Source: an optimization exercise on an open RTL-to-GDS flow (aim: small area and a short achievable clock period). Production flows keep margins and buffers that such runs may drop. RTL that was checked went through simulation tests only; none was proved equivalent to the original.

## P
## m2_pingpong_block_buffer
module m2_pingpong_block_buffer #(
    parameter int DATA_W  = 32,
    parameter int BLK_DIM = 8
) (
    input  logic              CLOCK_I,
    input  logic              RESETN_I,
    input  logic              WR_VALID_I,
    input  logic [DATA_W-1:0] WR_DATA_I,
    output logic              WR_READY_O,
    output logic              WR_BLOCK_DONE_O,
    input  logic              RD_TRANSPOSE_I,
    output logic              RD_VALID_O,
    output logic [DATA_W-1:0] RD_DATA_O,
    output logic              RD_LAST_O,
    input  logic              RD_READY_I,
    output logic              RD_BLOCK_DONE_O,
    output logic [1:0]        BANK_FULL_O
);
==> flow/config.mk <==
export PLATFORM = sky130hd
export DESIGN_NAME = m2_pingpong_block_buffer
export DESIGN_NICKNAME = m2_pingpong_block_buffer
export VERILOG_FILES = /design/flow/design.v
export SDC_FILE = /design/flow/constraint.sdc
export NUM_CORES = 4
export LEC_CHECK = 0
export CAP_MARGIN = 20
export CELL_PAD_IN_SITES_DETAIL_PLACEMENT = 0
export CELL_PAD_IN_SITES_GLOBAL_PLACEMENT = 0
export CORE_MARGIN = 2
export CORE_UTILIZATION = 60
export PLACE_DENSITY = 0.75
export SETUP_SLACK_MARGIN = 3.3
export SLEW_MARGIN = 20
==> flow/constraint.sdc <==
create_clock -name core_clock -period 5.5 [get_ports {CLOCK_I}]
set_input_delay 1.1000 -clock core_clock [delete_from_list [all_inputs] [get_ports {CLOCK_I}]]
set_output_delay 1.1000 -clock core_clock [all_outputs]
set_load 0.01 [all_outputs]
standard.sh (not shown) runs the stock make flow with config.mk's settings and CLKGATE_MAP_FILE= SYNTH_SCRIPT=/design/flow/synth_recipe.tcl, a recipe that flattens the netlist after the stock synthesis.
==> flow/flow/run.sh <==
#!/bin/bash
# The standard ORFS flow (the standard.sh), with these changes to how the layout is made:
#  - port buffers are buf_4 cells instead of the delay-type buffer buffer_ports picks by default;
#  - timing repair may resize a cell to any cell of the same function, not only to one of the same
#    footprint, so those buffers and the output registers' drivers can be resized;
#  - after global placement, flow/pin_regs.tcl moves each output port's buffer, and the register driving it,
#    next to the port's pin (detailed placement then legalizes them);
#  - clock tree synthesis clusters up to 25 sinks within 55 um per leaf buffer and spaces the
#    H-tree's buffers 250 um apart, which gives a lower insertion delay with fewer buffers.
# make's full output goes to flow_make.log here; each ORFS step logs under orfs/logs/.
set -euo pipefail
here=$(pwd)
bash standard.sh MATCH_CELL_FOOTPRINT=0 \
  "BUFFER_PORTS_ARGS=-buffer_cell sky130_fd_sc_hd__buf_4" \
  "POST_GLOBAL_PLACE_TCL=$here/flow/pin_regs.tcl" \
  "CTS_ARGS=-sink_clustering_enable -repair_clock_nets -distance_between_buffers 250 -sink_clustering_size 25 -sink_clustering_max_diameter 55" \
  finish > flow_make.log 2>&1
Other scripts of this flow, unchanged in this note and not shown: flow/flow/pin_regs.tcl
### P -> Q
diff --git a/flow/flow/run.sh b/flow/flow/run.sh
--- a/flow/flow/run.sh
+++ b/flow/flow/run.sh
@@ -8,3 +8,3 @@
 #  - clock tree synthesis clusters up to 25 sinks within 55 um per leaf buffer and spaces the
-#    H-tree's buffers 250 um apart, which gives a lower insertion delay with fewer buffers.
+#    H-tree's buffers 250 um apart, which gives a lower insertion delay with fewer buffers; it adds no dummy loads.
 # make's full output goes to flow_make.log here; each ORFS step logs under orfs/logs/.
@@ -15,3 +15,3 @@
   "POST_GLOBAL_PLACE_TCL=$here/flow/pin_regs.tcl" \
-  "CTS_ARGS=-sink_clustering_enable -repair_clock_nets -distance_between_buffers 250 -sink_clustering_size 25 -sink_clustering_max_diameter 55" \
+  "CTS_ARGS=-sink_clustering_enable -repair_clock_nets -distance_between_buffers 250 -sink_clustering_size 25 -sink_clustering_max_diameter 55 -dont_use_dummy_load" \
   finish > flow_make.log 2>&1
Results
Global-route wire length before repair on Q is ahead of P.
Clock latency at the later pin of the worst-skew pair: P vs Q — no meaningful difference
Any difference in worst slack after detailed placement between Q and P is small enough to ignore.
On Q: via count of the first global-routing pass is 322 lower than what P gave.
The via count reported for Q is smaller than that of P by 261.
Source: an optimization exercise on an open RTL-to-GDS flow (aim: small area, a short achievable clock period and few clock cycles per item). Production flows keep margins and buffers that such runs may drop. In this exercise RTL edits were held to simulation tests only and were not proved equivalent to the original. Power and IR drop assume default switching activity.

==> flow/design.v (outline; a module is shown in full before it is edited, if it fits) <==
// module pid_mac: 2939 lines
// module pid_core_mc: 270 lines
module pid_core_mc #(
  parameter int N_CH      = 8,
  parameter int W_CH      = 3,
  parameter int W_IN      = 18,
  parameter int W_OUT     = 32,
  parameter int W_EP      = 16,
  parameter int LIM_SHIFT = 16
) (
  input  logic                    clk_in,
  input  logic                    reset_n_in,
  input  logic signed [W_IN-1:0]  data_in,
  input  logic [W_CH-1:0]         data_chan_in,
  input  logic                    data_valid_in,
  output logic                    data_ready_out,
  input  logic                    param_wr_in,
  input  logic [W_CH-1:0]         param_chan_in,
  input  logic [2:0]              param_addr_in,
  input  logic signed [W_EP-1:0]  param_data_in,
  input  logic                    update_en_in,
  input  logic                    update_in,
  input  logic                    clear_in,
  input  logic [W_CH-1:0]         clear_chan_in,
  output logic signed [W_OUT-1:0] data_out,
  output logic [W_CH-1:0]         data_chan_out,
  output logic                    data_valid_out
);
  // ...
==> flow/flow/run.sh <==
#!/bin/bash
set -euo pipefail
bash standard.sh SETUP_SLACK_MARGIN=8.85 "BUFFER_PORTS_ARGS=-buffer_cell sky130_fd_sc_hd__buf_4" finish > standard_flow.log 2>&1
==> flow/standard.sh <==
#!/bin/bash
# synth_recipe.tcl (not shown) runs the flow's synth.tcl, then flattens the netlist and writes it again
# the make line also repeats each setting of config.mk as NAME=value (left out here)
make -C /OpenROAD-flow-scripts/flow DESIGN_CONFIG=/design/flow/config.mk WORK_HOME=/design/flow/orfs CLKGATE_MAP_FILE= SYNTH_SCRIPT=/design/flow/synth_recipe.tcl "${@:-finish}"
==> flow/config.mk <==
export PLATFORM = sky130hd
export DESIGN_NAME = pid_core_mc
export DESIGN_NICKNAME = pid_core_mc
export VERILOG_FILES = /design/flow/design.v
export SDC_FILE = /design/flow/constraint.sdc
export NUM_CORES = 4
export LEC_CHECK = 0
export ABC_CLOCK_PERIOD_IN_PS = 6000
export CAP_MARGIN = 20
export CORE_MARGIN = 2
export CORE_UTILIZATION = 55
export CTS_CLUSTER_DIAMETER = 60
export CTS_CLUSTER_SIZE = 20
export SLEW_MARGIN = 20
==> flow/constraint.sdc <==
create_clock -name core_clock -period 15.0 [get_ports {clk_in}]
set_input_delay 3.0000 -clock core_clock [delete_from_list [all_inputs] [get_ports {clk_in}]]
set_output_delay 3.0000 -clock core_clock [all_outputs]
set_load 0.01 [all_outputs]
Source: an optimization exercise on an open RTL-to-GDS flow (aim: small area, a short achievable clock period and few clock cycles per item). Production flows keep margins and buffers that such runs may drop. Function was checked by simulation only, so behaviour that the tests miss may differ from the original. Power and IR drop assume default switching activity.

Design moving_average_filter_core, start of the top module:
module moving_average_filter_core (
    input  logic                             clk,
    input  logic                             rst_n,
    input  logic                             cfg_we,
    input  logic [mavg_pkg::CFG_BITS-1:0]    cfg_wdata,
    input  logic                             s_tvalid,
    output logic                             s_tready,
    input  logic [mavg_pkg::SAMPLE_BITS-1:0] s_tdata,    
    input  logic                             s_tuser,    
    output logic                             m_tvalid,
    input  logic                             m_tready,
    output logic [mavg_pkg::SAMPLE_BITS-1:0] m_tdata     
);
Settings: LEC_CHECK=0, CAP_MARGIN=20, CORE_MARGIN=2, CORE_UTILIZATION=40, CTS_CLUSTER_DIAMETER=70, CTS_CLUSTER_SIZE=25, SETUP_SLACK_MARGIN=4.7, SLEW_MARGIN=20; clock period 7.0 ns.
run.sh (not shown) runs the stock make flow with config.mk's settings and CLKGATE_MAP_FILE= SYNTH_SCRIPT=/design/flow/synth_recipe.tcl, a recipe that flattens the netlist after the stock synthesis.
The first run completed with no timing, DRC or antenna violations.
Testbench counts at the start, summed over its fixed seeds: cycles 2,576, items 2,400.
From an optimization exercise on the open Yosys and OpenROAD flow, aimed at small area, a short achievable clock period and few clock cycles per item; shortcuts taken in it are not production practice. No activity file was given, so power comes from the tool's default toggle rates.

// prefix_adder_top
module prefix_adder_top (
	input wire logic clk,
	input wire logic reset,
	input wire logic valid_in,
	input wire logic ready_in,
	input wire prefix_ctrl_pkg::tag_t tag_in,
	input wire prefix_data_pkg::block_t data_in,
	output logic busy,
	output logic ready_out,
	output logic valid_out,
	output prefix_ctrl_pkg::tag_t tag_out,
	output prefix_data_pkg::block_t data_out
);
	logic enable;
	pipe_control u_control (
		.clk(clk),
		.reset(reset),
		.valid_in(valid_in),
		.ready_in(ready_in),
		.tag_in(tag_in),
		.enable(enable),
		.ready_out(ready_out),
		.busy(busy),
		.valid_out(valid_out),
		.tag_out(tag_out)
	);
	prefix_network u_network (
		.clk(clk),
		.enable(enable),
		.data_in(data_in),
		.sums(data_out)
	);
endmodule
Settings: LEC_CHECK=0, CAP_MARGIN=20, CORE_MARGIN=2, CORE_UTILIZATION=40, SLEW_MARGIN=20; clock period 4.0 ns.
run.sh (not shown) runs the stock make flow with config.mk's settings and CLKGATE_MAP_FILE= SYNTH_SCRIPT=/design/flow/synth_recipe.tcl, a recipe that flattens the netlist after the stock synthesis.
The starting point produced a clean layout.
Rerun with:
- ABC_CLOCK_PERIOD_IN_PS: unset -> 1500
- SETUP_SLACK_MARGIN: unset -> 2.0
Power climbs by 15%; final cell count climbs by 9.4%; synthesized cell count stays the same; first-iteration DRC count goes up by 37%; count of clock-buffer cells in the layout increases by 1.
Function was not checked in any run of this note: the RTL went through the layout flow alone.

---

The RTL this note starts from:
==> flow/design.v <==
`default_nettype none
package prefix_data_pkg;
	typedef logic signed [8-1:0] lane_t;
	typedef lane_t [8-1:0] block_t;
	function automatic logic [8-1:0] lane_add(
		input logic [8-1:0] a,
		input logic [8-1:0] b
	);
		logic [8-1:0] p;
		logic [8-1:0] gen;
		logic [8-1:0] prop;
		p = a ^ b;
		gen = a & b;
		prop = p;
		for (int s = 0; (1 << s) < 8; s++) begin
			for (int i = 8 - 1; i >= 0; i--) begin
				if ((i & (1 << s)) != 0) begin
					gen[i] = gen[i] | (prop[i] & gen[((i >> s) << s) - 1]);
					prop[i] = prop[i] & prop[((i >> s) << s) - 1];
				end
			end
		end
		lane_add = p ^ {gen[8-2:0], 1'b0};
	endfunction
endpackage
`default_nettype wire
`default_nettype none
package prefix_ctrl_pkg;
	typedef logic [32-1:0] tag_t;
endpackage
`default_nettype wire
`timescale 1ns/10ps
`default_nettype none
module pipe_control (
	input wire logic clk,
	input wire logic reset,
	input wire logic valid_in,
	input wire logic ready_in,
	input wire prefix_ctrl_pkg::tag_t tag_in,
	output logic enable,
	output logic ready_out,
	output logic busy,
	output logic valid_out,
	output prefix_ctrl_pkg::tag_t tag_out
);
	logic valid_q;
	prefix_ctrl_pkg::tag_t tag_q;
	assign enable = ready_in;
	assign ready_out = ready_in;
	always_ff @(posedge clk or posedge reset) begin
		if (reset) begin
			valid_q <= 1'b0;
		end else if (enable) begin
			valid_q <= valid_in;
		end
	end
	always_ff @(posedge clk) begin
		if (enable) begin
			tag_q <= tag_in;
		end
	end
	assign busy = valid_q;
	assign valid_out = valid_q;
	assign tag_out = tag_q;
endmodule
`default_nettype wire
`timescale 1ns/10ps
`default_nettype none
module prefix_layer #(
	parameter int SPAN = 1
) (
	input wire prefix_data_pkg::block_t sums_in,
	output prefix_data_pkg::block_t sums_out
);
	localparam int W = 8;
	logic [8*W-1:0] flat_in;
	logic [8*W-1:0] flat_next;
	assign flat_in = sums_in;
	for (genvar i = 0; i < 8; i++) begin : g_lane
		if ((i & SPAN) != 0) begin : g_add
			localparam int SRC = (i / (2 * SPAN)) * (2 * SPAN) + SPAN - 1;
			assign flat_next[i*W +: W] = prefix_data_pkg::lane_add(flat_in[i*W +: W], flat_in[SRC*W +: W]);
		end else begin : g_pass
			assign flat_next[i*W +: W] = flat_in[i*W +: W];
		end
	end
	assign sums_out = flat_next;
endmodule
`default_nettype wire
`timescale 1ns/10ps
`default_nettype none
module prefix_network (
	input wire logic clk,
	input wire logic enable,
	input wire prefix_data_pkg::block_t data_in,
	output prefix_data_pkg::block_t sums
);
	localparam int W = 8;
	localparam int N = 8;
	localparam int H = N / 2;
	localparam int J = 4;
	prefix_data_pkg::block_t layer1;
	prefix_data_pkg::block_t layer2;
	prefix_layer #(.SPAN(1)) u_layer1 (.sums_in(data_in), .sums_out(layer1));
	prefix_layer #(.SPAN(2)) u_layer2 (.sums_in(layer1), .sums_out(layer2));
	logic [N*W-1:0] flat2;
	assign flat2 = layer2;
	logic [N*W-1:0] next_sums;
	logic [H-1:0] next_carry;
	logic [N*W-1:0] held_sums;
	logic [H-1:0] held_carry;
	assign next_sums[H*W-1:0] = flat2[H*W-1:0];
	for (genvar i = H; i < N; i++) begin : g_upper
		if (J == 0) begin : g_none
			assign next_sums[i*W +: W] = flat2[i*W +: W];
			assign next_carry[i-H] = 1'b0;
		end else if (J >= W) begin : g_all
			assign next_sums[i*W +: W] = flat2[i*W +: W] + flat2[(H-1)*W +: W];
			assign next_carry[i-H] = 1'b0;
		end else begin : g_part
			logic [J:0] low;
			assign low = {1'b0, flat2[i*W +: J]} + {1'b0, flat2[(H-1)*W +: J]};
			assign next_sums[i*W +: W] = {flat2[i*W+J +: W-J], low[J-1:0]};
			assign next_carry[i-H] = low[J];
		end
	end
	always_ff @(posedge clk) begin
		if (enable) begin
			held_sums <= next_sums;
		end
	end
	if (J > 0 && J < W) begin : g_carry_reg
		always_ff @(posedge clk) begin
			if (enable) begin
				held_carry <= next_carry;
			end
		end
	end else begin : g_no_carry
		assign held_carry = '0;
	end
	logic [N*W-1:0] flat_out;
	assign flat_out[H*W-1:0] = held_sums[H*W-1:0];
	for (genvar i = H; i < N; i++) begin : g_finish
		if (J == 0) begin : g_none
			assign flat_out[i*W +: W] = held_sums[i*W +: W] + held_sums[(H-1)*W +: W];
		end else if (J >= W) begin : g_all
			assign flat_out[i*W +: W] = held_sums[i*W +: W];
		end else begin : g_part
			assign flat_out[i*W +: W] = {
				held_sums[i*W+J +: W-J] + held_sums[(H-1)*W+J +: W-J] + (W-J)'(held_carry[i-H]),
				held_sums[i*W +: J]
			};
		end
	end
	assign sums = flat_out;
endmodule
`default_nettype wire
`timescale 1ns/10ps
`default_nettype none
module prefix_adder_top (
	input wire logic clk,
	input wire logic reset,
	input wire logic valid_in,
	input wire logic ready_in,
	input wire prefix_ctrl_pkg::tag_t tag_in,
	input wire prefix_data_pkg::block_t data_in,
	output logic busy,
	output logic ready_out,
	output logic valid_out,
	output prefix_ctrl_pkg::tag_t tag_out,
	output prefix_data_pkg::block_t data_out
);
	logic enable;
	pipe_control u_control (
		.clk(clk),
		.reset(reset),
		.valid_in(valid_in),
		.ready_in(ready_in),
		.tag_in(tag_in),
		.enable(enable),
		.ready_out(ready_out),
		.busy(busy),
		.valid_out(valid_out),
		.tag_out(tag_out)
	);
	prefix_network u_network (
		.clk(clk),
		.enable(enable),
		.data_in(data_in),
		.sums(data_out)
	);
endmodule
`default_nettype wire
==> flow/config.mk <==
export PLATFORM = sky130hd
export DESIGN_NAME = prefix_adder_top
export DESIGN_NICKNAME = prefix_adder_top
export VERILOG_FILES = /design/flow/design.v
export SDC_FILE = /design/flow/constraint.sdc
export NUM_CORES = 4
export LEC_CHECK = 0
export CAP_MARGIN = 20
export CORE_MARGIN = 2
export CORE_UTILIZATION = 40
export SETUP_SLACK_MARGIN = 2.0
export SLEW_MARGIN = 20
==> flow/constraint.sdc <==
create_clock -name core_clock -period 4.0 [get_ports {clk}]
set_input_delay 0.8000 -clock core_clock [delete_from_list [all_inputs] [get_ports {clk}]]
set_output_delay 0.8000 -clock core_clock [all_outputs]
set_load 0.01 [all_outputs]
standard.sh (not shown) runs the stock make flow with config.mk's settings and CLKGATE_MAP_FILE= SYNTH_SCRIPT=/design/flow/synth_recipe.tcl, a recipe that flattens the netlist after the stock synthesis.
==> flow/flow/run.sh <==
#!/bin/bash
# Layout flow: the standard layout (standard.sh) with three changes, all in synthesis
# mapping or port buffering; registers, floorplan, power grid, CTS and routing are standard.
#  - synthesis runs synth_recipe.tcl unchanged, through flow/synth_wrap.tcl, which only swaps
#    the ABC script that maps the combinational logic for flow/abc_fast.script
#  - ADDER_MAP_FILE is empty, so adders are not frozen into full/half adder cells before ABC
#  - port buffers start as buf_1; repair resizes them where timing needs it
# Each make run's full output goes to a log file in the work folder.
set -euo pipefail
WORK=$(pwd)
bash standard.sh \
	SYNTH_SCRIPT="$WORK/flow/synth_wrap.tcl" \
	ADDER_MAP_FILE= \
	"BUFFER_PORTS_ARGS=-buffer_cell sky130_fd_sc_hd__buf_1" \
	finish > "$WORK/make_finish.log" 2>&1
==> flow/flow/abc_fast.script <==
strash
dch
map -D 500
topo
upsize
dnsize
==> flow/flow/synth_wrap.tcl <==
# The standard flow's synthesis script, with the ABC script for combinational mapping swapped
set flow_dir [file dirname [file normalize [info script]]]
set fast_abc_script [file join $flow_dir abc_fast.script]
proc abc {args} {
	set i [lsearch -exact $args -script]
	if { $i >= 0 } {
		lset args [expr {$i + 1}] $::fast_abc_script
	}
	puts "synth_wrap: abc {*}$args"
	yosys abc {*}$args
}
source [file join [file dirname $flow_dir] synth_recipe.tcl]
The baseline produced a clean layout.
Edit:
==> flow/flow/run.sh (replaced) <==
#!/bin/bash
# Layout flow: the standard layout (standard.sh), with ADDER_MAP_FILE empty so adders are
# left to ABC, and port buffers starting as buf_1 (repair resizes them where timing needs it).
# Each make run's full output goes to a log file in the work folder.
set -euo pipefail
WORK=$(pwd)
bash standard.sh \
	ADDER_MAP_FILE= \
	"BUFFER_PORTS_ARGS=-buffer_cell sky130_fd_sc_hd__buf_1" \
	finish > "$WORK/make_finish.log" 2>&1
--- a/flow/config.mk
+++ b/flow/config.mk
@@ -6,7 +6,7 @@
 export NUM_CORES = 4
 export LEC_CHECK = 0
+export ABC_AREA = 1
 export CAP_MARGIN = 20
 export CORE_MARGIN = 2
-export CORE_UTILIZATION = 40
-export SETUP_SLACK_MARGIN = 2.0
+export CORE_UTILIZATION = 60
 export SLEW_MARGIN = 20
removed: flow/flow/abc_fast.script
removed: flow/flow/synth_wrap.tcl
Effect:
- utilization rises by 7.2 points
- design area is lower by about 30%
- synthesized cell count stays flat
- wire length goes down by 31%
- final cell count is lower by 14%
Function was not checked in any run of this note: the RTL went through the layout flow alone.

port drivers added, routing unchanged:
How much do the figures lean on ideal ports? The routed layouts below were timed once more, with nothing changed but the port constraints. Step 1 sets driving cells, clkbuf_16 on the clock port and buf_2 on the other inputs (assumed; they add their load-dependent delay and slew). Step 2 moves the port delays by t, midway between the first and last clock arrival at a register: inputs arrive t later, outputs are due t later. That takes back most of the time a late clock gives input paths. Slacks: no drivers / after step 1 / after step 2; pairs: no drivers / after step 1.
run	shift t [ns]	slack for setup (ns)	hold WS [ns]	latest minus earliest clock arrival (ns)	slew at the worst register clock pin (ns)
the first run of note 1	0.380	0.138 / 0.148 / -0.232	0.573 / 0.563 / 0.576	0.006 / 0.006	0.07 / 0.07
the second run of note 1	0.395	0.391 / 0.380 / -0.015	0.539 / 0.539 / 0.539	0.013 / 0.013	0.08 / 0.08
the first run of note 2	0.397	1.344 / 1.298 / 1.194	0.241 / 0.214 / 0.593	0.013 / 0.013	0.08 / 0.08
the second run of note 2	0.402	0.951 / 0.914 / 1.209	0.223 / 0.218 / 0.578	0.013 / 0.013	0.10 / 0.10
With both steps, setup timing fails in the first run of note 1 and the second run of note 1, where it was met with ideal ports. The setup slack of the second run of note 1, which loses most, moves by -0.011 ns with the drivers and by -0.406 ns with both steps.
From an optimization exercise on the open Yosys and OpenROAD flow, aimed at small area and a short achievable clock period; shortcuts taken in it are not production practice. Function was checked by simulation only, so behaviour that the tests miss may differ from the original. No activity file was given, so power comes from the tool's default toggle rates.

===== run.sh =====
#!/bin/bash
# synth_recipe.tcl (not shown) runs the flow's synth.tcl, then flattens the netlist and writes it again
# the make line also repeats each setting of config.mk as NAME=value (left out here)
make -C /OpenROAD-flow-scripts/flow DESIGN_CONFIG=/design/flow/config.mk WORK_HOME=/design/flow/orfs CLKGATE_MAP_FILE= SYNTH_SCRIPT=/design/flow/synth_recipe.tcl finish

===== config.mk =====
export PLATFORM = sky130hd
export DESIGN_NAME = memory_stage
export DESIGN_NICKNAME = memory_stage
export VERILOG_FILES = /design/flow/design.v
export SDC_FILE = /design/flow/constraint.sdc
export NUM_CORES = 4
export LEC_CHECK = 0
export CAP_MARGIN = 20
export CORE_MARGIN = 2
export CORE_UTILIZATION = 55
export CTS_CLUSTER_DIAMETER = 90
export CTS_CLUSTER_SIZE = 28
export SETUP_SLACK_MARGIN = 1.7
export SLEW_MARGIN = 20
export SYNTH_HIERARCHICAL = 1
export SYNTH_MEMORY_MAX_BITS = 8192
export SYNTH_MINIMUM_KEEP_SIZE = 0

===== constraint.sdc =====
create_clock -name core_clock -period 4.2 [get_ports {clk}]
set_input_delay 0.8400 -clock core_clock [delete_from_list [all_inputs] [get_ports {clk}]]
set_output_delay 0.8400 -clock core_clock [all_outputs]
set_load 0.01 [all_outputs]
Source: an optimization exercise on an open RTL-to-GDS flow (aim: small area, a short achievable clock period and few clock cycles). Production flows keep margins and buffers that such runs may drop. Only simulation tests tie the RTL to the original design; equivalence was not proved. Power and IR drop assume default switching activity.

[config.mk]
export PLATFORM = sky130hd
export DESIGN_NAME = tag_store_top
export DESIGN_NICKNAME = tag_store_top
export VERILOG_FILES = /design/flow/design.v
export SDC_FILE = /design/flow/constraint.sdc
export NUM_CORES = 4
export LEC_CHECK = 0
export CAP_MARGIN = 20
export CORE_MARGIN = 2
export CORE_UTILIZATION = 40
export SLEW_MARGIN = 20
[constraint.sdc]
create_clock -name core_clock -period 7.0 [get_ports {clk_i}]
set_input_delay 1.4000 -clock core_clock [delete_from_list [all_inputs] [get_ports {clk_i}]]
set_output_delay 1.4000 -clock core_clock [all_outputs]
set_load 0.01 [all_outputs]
::::
> YOUR GOAL
Work through the records above line by line and count those that hold the string "most". Give only the result.

> REPLY TO THE TASK
2